Protein-Protein Interaction Network Analysis for a Biomarker Panel Related to Human Esophageal Adenocarcinoma

Majid Rezaei-Tavirani 1, Sina Rezaei-Tavirani 2, Vahid Mansouri 2, Mohammad Rostami-Nejad 3, Mostafa Rezaei-Tavirani 2,*
PMCID: PMC5980895  PMID: 29286604

Abstract

Background:

Esophageal adenocarcinoma (EAC) is one of the mostlethal cancers in the world with a very poor prognosis. Identification of molecular diagnostic methods is an important goal. Since protein-protein interaction (PPI) network analysis is a suitable method for molecular assessment, in the present research a PPI network related to EAC was targeted.

Material and Method:

Cytoscape software and its applications including STRING DB, Cluster ONE and ClueGO were applied to analyze the PPI network.

Result:

Among 182 EAC-related proteins which were identified, 129 were included in a main connected component.

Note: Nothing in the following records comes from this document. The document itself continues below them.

[src/rtl/core/pc1_pkg.sv]
// Shared constants, codes and the controller-to-datapath command for the
// PC1 stream cipher core. No dependencies.
package pc1_pkg;

  localparam int KEY_BYTES  = 16;
  localparam int ROUNDS     = 8;
  localparam int ROUND_W    = 3;
  localparam int CFG_IDX_W  = 2;
  localparam int CFG_DATA_W = 64;

  localparam logic [15:0] MUL_A = 16'h4e35;
  localparam logic [15:0] MUL_B = 16'h015a;

  // configuration register indexes
  localparam logic [CFG_IDX_W-1:0] REG_KEY_HIGH  = 2'd0;
  localparam logic [CFG_IDX_W-1:0] REG_KEY_LOW   = 2'd1;
  localparam logic [CFG_IDX_W-1:0] REG_DIRECTION = 2'd2;

  // round phases: one multiply on the shared unit in each
  localparam logic [1:0] PH_KA = 2'd0;  // key word times MUL_A
  localparam logic [1:0] PH_KB = 2'd1;  // key word times MUL_B
  localparam logic [1:0] PH_TA = 2'd2;  // accumulator plus round times MUL_A

  typedef struct packed {
    logic               load;     // item taken this cycle
    logic               mul_en;   // shared multiplier busy
    logic [1:0]         phase;
    logic [ROUND_W-1:0] round;
    logic               close;    // fold the previous round into the carried words
    logic               finish;   // last fold, write result and running key
  } pc1_cmd_t;

endpackage

[src/rtl/core/pc1_in_if.sv]
// Input channel of the PC1 core: valid/ready plus one data byte and the
// buffer start flag. No dependencies.
interface pc1_in_if;
  logic       valid;
  logic       ready;
  logic [7:0] data_byte;
  logic       start_of_buffer;

  modport source (output valid, output data_byte, output start_of_buffer, input ready);
  modport sink   (input valid, input data_byte, input start_of_buffer, output ready);
endinterface

[src/rtl/core/pc1_out_if.sv]
// Output channel of the PC1 core: valid/ready plus the transformed byte.
// No dependencies.
interface pc1_out_if;
  logic       valid;
  logic       ready;
  logic [7:0] result_byte;

  modport source (output valid, output result_byte, input ready);
  modport sink   (input valid, input result_byte, output ready);
endinterface

[src/rtl/core/pc1_ctrl.sv]
// Sequencer for the PC1 core: walks eight rounds of three multiply phases
// and owns the handshake state. Depends on pc1_pkg.
module pc1_ctrl (
  input  logic             clk,
  input  logic             rst,
  input  logic             in_valid,
  output logic             in_ready,
  output logic             out_valid,
  input  logic             out_ready,
  output pc1_pkg::pc1_cmd_t cmd
);
  import pc1_pkg::*;

  localparam logic [1:0] S_IDLE   = 2'd0;
  localparam logic [1:0] S_RUN    = 2'd1;
  localparam logic [1:0] S_FINISH = 2'd2;

  logic [1:0]         state;
  logic [1:0]         state_next;
  logic [1:0]         phase;
  logic [1:0]         phase_next;
  logic [ROUND_W-1:0] round;
  logic [ROUND_W-1:0] round_next;
  logic               out_valid_next;
  logic               accept;
  logic               finish;

  assign in_ready = (state == S_IDLE);
  assign accept   = in_valid && in_ready;
  // hold the last fold while the previous result is still waiting
  assign finish   = (state == S_FINISH) && (!out_valid || out_ready);

  always_comb begin
    state_next = state;
    phase_next = phase;
    round_next = round;
    unique case (state)
      S_IDLE: begin
        if (accept) begin
          state_next = S_RUN;
          phase_next = PH_KA;
          round_next = '0;
        end
      end
      S_RUN: begin
        if (phase == PH_TA) begin
          phase_next = PH_KA;
          if (round == ROUND_W'(ROUNDS - 1)) begin
            state_next = S_FINISH;
          end else begin
            round_next = round + 1'b1;
          end
        end else begin
          phase_next = phase + 1'b1;
        end
      end
      S_FINISH: begin
        if (finish) begin
          state_next = S_IDLE;
        end
      end
      default: begin
        state_next = S_IDLE;
      end
    endcase
  end

  always_comb begin
    out_valid_next = out_valid;
    if (finish) begin
      out_valid_next = 1'b1;
    end else if (out_ready) begin
      out_valid_next = 1'b0;
    end
  end

  always_ff @(posedge clk) begin
    if (rst) begin
      state     <= S_IDLE;
      phase     <= PH_KA;
      round     <= '0;
      out_valid <= 1'b0;
    end else begin
      state     <= state_next;
      phase     <= phase_next;
      round     <= round_next;
      out_valid <= out_valid_next;
    end
  end

  always_comb begin
    cmd.load   = accept;
    cmd.mul_en = (state == S_RUN);
    cmd.phase  = phase;
    cmd.round  = round;
    cmd.close  = ((state == S_RUN) && (phase == PH_KA) && (round != '0)) || finish;
    cmd.finish = finish;
  end

endmodule

[src/rtl/core/pc1_dpath.sv]
// Datapath of the PC1 core: configuration registers, running key, carried
// words and one shared 16x16 multiplier. Depends on pc1_pkg.
module pc1_dpath (
  input  logic                         clk,
  input  logic                         rst,
  input  logic                         write_enable,
  input  logic [pc1_pkg::CFG_IDX_W-1:0]  reg_index,
  input  logic [pc1_pkg::CFG_DATA_W-1:0] write_data,
  input  pc1_pkg::pc1_cmd_t            cmd,
  input  logic [7:0]                   data_byte,
  input  logic                         start_of_buffer,
  output logic [7:0]                   result_byte
);
  import pc1_pkg::*;

  logic [63:0] key_high;
  logic [63:0] key_low;
  logic        direction;

  logic [7:0]  running_key [KEY_BYTES];
  logic [15:0] carry_word;
  logic [15:0] accum_word;
  logic [15:0] key_word;
  logic [15:0] new_word;
  logic [15:0] new_carry;
  logic [15:0] product;
  logic [15:0] out_acc;
  logic [7:0]  data_reg;

  logic [15:0] op_x;
  logic [15:0] op_y;
  logic [31:0] product_full;
  logic [15:0] t_word;
  logic [ROUND_W-1:0] pair_idx;
  logic [15:0] pair;
  logic [15:0] acc_new;
  logic [15:0] round_out;
  logic [15:0] mix;
  logic [7:0]  mask;
  logic [7:0]  res;
  logic [7:0]  plain;

  // config writes
  always_ff @(posedge clk) begin
    if (rst) begin
      key_high  <= '0;
      key_low   <= '0;
      direction <= 1'b0;
    end else if (write_enable) begin
      unique case (reg_index)
        REG_KEY_HIGH:  key_high  <= write_data;
        REG_KEY_LOW:   key_low   <= write_data;
        REG_DIRECTION: direction <= write_data[0];
        default: ;
      endcase
    end
  end

  assign t_word   = accum_word + 16'(cmd.round);
  assign pair_idx = cmd.round + 1'b1;
  assign pair     = {running_key[{pair_idx, 1'b0}], running_key[{pair_idx, 1'b1}]};

  always_comb begin
    case (cmd.phase)
      PH_KA: begin
        op_x = key_word;
        op_y = MUL_A;
      end
      PH_KB: begin
        op_x = key_word;
        op_y = MUL_B;
      end
      PH_TA: begin
        op_x = t_word;
        op_y = MUL_A;
      end
      default: begin
        op_x = key_word;
        op_y = MUL_A;
      end
    endcase
  end

  assign product_full = 32'(op_x) * 32'(op_y);

  // fold: product holds (accum + round) * MUL_A of the round just done
  assign acc_new   = carry_word + product + new_carry;
  assign round_out = new_word ^ acc_new;
  assign mix       = out_acc ^ round_out;
  assign mask      = mix[15:8] ^ mix[7:0];
  assign res       = data_reg ^ mask;
  assign plain     = direction ? data_reg : res;

  always_ff @(posedge clk) begin
    if (cmd.mul_en) begin
      product <= product_full[15:0];
      unique case (cmd.phase)
        PH_KB:   new_word <= product + 16'd1;
        PH_TA: begin
          new_carry <= product;
          key_word  <= new_word ^ pair;
        end
        default: ;
      endcase
    end
    if (cmd.load) begin
      data_reg <= data_byte;
      out_acc  <= '0;
      key_word <= start_of_buffer ? key_high[63:48] : {running_key[0], running_key[1]};
    end else if (cmd.close) begin
      out_acc <= mix;
    end
    if (cmd.finish) begin
      result_byte <= res;
    end
  end

  // carried words and running key have defined reset values
  always_ff @(posedge clk) begin
    if (rst) begin
      carry_word <= '0;
      accum_word <= '0;
      for (int j = 0; j < KEY_BYTES; j++) begin
        running_key[j] <= '0;
      end
    end else if (cmd.load) begin
      if (start_of_buffer) begin
        carry_word <= '0;
        accum_word <= '0;
        for (int j = 0; j < KEY_BYTES / 2; j++) begin
          running_key[j]                 <= key_high[8 * (KEY_BYTES / 2 - 1 - j) +: 8];
          running_key[j + KEY_BYTES / 2] <= key_low[8 * (KEY_BYTES / 2 - 1 - j) +: 8];
        end
      end
    end else begin
      if (cmd.close) begin
        carry_word <= new_carry;
        accum_word <= acc_new;
      end
      if (cmd.finish) begin
        for (int j = 0; j < KEY_BYTES; j++) begin
          running_key[j] <= running_key[j] ^ plain;
        end
      end
    end
  end

endmodule

[src/rtl/core/pc1_stream_cipher_core.sv]
// Top level of the PC1 stream cipher: joins the sequencer and the datapath
// to the two item channels and the config port. Depends on pc1_pkg,
// pc1_in_if, pc1_out_if, pc1_ctrl and pc1_dpath.
//
//   channel   dir  handshake      payload
//   in_chan   in   valid/ready    data_byte[7:0], start_of_buffer
//   out_chan  out  valid/ready    result_byte[7:0]
//   config    in   write_enable   reg_index[1:0], write_data[63:0]
//
// One item at a time: from acceptance to the result register, eight
// rounds of three phases on the single 16x16 multiplier plus a final
// fold. The next item is taken the cycle after the result is written, even
// if that result is still waiting on out_chan. A stalled output holds the
// final fold only. Reset (rst, synchronous) clears key, carried words and
// running key to zero.
module pc1_stream_cipher_core (
  input  logic                          clk,
  input  logic                          rst,
  input  logic                          write_enable,
  input  logic [pc1_pkg::CFG_IDX_W-1:0]  reg_index,
  input  logic [pc1_pkg::CFG_DATA_W-1:0] write_data,
  pc1_in_if.sink                        in_chan,
  pc1_out_if.source                     out_chan
);
  import pc1_pkg::*;

  pc1_cmd_t cmd;

  pc1_ctrl u_ctrl (
    .clk       (clk),
    .rst       (rst),
    .in_valid  (in_chan.valid),
    .in_ready  (in_chan.ready),
    .out_valid (out_chan.valid),
    .out_ready (out_chan.ready),
    .cmd       (cmd)
  );

  pc1_dpath u_dpath (
    .clk             (clk),
    .rst             (rst),
    .write_enable    (write_enable),
    .reg_index       (reg_index),
    .write_data      (write_data),
    .cmd             (cmd),
    .data_byte       (in_chan.data_byte),
    .start_of_buffer (in_chan.start_of_buffer),
    .result_byte     (out_chan.result_byte)
  );

endmodule

[src/flat_wrapper.sv]
// flat-port wrapper written by rule: the top's interface ports become plain ports
module pc1_stream_cipher_core_flat import pc1_pkg::*;
  (clk, rst, write_enable, reg_index, write_data, in_chan_valid, in_chan_data_byte, in_chan_start_of_buffer, in_chan_ready, out_chan_valid, out_chan_result_byte, out_chan_ready);
  pc1_in_if in_chan_i ();
  pc1_out_if out_chan_i ();
  input  logic clk;
  input  logic rst;
  input  logic write_enable;
  input  logic [pc1_pkg::CFG_IDX_W-1:0] reg_index;
  input  logic [pc1_pkg::CFG_DATA_W-1:0] write_data;
  input wire logic [$bits(in_chan_i.valid)-1:0] in_chan_valid;
  input wire logic [$bits(in_chan_i.data_byte)-1:0] in_chan_data_byte;
  input wire logic [$bits(in_chan_i.start_of_buffer)-1:0] in_chan_start_of_buffer;
  output wire logic [$bits(in_chan_i.ready)-1:0] in_chan_ready;
  output wire logic [$bits(out_chan_i.valid)-1:0] out_chan_valid;
  output wire logic [$bits(out_chan_i.result_byte)-1:0] out_chan_result_byte;
  input wire logic [$bits(out_chan_i.ready)-1:0] out_chan_ready;
  assign in_chan_i.valid = in_chan_valid;
  assign in_chan_i.data_byte = in_chan_data_byte;
  assign in_chan_i.start_of_buffer = in_chan_start_of_buffer;
  assign in_chan_ready = in_chan_i.ready;
  assign out_chan_valid = out_chan_i.valid;
  assign out_chan_result_byte = out_chan_i.result_byte;
  assign out_chan_i.ready = out_chan_ready;
  pc1_stream_cipher_core u_core (.clk(clk), .rst(rst), .write_enable(write_enable), .reg_index(reg_index), .write_data(write_data), .in_chan(in_chan_i), .out_chan(out_chan_i));
endmodule
[config.mk]
export PLATFORM = sky130hd
export DESIGN_NAME = pc1_stream_cipher_core_flat
export DESIGN_NICKNAME = d
export VERILOG_FILES = /design/src/rtl/core/pc1_pkg.sv /design/src/rtl/core/pc1_in_if.sv /design/src/rtl/core/pc1_out_if.sv /design/src/rtl/core/pc1_ctrl.sv /design/src/rtl/core/pc1_dpath.sv /design/src/rtl/core/pc1_stream_cipher_core.sv /design/src/flat_wrapper.sv
export SDC_FILE = /design/constraint.sdc
export NUM_CORES = 1
export LEC_CHECK = 0
export BUFFER_PORTS_ARGS = -buffer_cell sky130_fd_sc_hd__buf_2
export CORE_ASPECT_RATIO = 1.5
export CORE_MARGIN = 10
export CORE_UTILIZATION = 50
export DETAILED_ROUTE_END_ITERATION = 12
export PLACE_DENSITY = 0.67
export SYNTH_ARGS = -nofsm -noshare
export SYNTH_HDL_FRONTEND = slang
export SYNTH_SLANG_ARGS = --single-unit
[constraint.sdc]
create_clock -name clk -period 8.1 [get_ports clk]
set_input_delay 1.215 -clock clk [delete_from_list [all_inputs] [get_ports clk]]
set_output_delay 1.215 -clock clk [all_outputs]
set_load 0.01 [all_outputs]
; ---- After elaboration in Yosys (flattened, before gate mapping)
; Memory sizes are Yosys's and may differ from the RTL's.
; Index checks and enable logic that the tools add are counted.
[totals]
ff_bits = 265
mem_bits_rw = 128
output_inout_bits = 10
word_cells = 184
mem_count = 1
[memory_table]
columns = name, depth, word_bits, read_ports, rd_ports_with_merged_regs, write_ports, line_no
row1 = u_core.u_dpath.running_key, 16, 8, 18, 0, 16, pc1_dpath.sv:20  ; logic [7:0] running_key [KEY_BYTES];
[op_classes]
add_sub_neg = 6
mul = 1
eq_ne = 13
mux = 68
bitwise_logic = 53
reduce_logical = 26
[ops]
columns = operator, count
row1 = two-way mux 8 bit, 33
row2 = two-way mux 16 bit, 10
row3 = bitwise XOR 8 bit, 18
row4 = bitwise XOR 16 bit, 3
row5 = adder 16 bit, 2
row6 = bitwise OR 1 bit, 32
row7 = "adder 16 x 1 -> 16 bit, second input constant", 1
row8 = adder 16 x 3 -> 16 bit, 1
row9 = multiplier 16 x 16 -> 16 bit, 1
row10 = AND reduction 2 bit, 8
row11 = two-way mux 15 bit, 1
row12 = two-way mux 1 bit, 12
row13 = two-way mux 2 bit, 6
row14 = "!= test 2 bit, second input constant", 5
row15 = nonzero test 2 bit, 5
row16 = two-way mux 3 bit, 3
row17 = AND reduction 4 bit, 2
row18 = "== test 2 x 1 -> 1 bit, second input constant", 3
row19 = "== test 2 bit, second input constant", 3
row20 = logical NOT 2 bit, 3
row21 = one-hot mux 2 bit (3 select lines), 1
row22 = one-hot mux 3 bit (2 select lines), 1
row23 = logical AND 1 bit, 4
row24 = one-hot mux 2 bit (2 select lines), 1
row25 = other kinds (7), 8

; ---- Depth between registers and ports, before layout
; Gate-level depths: netlist of run 1.
[logic_depth]
depth_word = 9
mapped_depth = 28
ltp_nobuf = 28

; ---- Hierarchy
; From an unflattened synthesis of run 1, not the netlist that was laid out.
[hier_totals]
hier_cells = 2219
area_unflattened_um2 = 22635.5
[by_module_without_submodules]
columns = mod, instances, cells_per_inst, area_each_um2
row1 = pc1_dpath, 1, 2167, 22158.8
row2 = pc1_ctrl, 1, 52, 476.7

; ---- Worst setup path after synthesis of run 1
; OpenSTA, ideal clock, no wires.
[synth_timing]
kind = reg-to-reg
start = register u_core.u_ctrl.round[0]
end = register u_core.u_dpath.product[15], data pin
setup_time_ns = 0.268
arrival_time_ns = 6.210
path_slack_ns = 1.623
path_stages_with_launch = 29
n_path_buf = 0
synth_period_minus_slack_ns = 6.477
path_cell_list = dfxtp_1 > ha_1 > inv_1 > fa_1 > nor2b_1 > o211a_1 > nand4_1 > xor2_1 > o21ai_0 > nand2_1 > inv_1 > or2_2 > ha_1 > inv_1 > fa_1 > inv_1 > fa_1 > inv_1 > fa_1 > inv_1 > fa_1 > inv_1 > fa_1 > inv_1 > ha_1 > o21a_1 > o31a_1 > o41ai_1 > xnor2_1
[synth_between]
elab_chain_len = 3
[synth_rtl]
columns = element, line_no
row1 = start: declaration, pc1_ctrl.sv:22  ; logic [ROUND_W-1:0] round;
row2 = start signal: assignment, pc1_ctrl.sv:86  ; round <= round_next;
row3 = adder 16 x 3 -> 16 bit, pc1_dpath.sv:59  ; assign t_word = accum_word + 16'(cmd.round);
row4 = two-way mux 16 bit, pc1_dpath.sv:64  ; case (cmd.phase)
row5 = multiplier 16 x 16 -> 16 bit, pc1_dpath.sv:84  ; assign product_full = 32'(op_x) * 32'(op_y);
row6 = net u_core.u_dpath.product_full[15], pc1_dpath.sv:32  ; logic [31:0] product_full;
row7 = end signal: assignment, pc1_dpath.sv:96  ; product <= product_full[15:0];
row8 = end: declaration, pc1_dpath.sv:26  ; logic [15:0] product;
; The timed path passes the listed nets, and every way through them passes these cells.
; A chain may end at the register's enable or synchronous reset.

; ---- Final worst setup path of run 1
[layout_timing]
start = register u_core.u_dpath.accum_word[0]
end = register u_core.u_dpath.product[15], data pin
[layout_between]
elab_chain_len = 3
[layout_rtl]
columns = element, line_no
row1 = start: declaration, pc1_dpath.sv:22  ; logic [15:0] accum_word;
row2 = start signal: assignment, pc1_dpath.sv:138  ; accum_word <= acc_new;
row3 = adder 16 x 3 -> 16 bit, pc1_dpath.sv:59
row4 = two-way mux 16 bit, pc1_dpath.sv:64
row5 = multiplier 16 x 16 -> 16 bit, pc1_dpath.sv:84
row6 = net u_core.u_dpath.product_full[15], pc1_dpath.sv:32
; The timed path passes the listed nets, and every way through them passes these cells.

==> results.txt, run 1 <==
status - finished, final reports clean
reg2reg start - u_core.u_dpath.accum_word[0]
final hold violation count - 0
Num CTS Buffers - 40
syn avg cell area - 10.3 um2
I/O pin total - 90
most common cell after layout, fill and taps aside - nand2_1
Cell Area, Synth - 0.0229 mm2
HPWL after detailed placement - 46.5 mm
die height - 282 um
Synth Area in Adders - 11.0%
clock transition at the registers of the reported paths - 60 ps
area leader, netlist - edfxtp_1
Fill cells - 3888
DR vias/cell - 5.72
Max Root-Sink Buffers - 3
H-tree depth - 2
max-slew violation count - 0
hold buffers post-CTS - 0
clock root cell - clkbuf_16
Area Overhead vs Synth - 9.96%
final worst clock skew - 20.6 ps
DRT antenna net count - 0
commonest non-fill, non-tap cells in the layout - nand2_1 (376), xnor2_1 (214), edfxtp_1 (208)
Synth Area in XOR/XNOR - 12.6%
die area - 0.0549 mm2
worst min path class - flip-flop to flip-flop
FF-to-FF path depth - 28
biggest regs - u_core.u_dpath.running_key x128, u_core.u_dpath.key_high x64, u_core.u_dpath.key_low x64
CP required - 8390 ps
static leakage - 9.63 nW
antenna violations before repair - 0
worst slew pin tran - 1060 ps
fraction of layout cells with a size suffix above 1 - 10.9%
PwrDens - 370 mW/mm2
Resized Gates After CTS - 0
YS warnings - 0
Setup Crit Path Kind - flip-flop to flip-flop
site row count - 95
crit-path most repeated cell - inv_1
Post-CTS Setup Inserts - 0
TNS Setup - 0 ps
Layout Utilization - 55.8%
CP startpoint - u_core.u_dpath.accum_word[0]
combinational family with the most area after synthesis - XOR/XNOR gates
FF+latch count, synth - 393
Setup violations, final - 0
first-pass GRT wire length - 101 mm
number of synthesized flops with an enable pin - 208
Top reg by flops - u_core.u_dpath.running_key
CORE AREA - 0.0450 mm2
grt ovf - 0
R2R setup slack - 1070 ps
Fmax - 142 MHz
gr usage total - 23.6%
router iterations before antenna repair - 5
IO buf count - 89
Async SR Flop Fraction - 0%
most area-consuming cells after synthesis - edfxtp_1 (27%), dfxtp_1 (16%), xnor2_1 (8.3%), fa_1 (6.7%), nand2_1 (6.2%)
Max VDD drop - 0.246 mV
final period utilization - 86.8%
Worst path top cell family by delay - adder cells
# nets final - 2488
placed insts - 2792
CP max FO - 5
# diodes - 0
Synth Net Count - 2457
max FFs per register - 128
Rel. slew slack - 29.2%
Synth Flop Type - edfxtp_1
DRC Markers - 0
Crit Reg-Reg Endpoint - u_core.u_dpath.product[15]
Final Total Pwr - 9.29 mW
WP data arrival - 7320 ps
vias - 16400
post-synthesis instance total - 2221
GPL Wtd Cong - 0.907
RSZ-0062 raised after global routing - false
Final Non-Filler Cells - 2866
Compound-Gate Fraction of Synth Area - 12.1%
Post-Synth Simple-Gate Area - 11.1%
post-synthesis sequential area ratio - 43.5%
Worst Path Buf+Inv - 8
CTS tree - yes
clock sink count - 393
Die X - 195 um
vias in the first global route - 16800
DRT iter0 DRCs - 1187
instance count on the critical path - 28
Hold WS - 455 ps
worst-skew pair later-pin latency - 560 ps
Critical Path Slowest Stage Cell - fa_1
max-cap violations - 0
WL final - 65.4 mm
WL per Instance - 22.8 um
Initial Utilization - 50.8%
slowest stage delay, CP - 530 ps
multiplexer share of the synthesized area - 5.09%
Netlist cell types - 71
CP Capture Point - u_core.u_dpath.product[15]
top-area cell type share of the netlist area - 27.3%
CP Capture Type - flip-flop
minimum clock period - 7030 ps
pin count of the biggest net entering global routing - 81
Worst setup SP type - flip-flop
-- how the worst min path moves through the flow --
stage	cells after the start	from	to
after floorplan	2	u_core.u_dpath.key_low[25]	u_core.u_dpath.key_low[25]
after global placement	2	u_core.u_dpath.key_low[30]	u_core.u_dpath.key_low[30]
after detailed placement	2	u_core.u_dpath.key_low[44]	u_core.u_dpath.key_low[44]
after CTS	2	u_core.u_dpath.key_high[45]	u_core.u_dpath.key_high[45]
after global routing	2	u_core.u_dpath.key_low[44]	u_core.u_dpath.key_low[44]
final	2	u_core.u_dpath.key_low[23]	u_core.u_dpath.key_low[23]
-- cell type report --
type,instances,area [um2],share of cell area [%]
Multi-Input combinational cell,1560,11900,47.4
Clock buffer,63,1200,4.77
Clock inverter,11,128,0.507
Tap cell,582,728,2.90
Timing Repair Buffer,124,714,2.84
Inverter,133,499,1.98
Sequential cell,393,9950,39.6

Proteins based on centrality analysis of characteristics such as degree, betweenness, closeness and stress were screened and key nodes were introduced. Two clusters were determined of which only one was significant statistically. Gene ontology revealed 50 terms in three groups associated with EAC.

Conclusion:

The findings indicate nine crucial proteins could form a candidate biomarker panel for EAC. Furthermore, an important cluster with 27 proteins related to the disease was identified. Gene ontology analysis of this cluster showed main related terms to closely correspond with those for colorectal cancer.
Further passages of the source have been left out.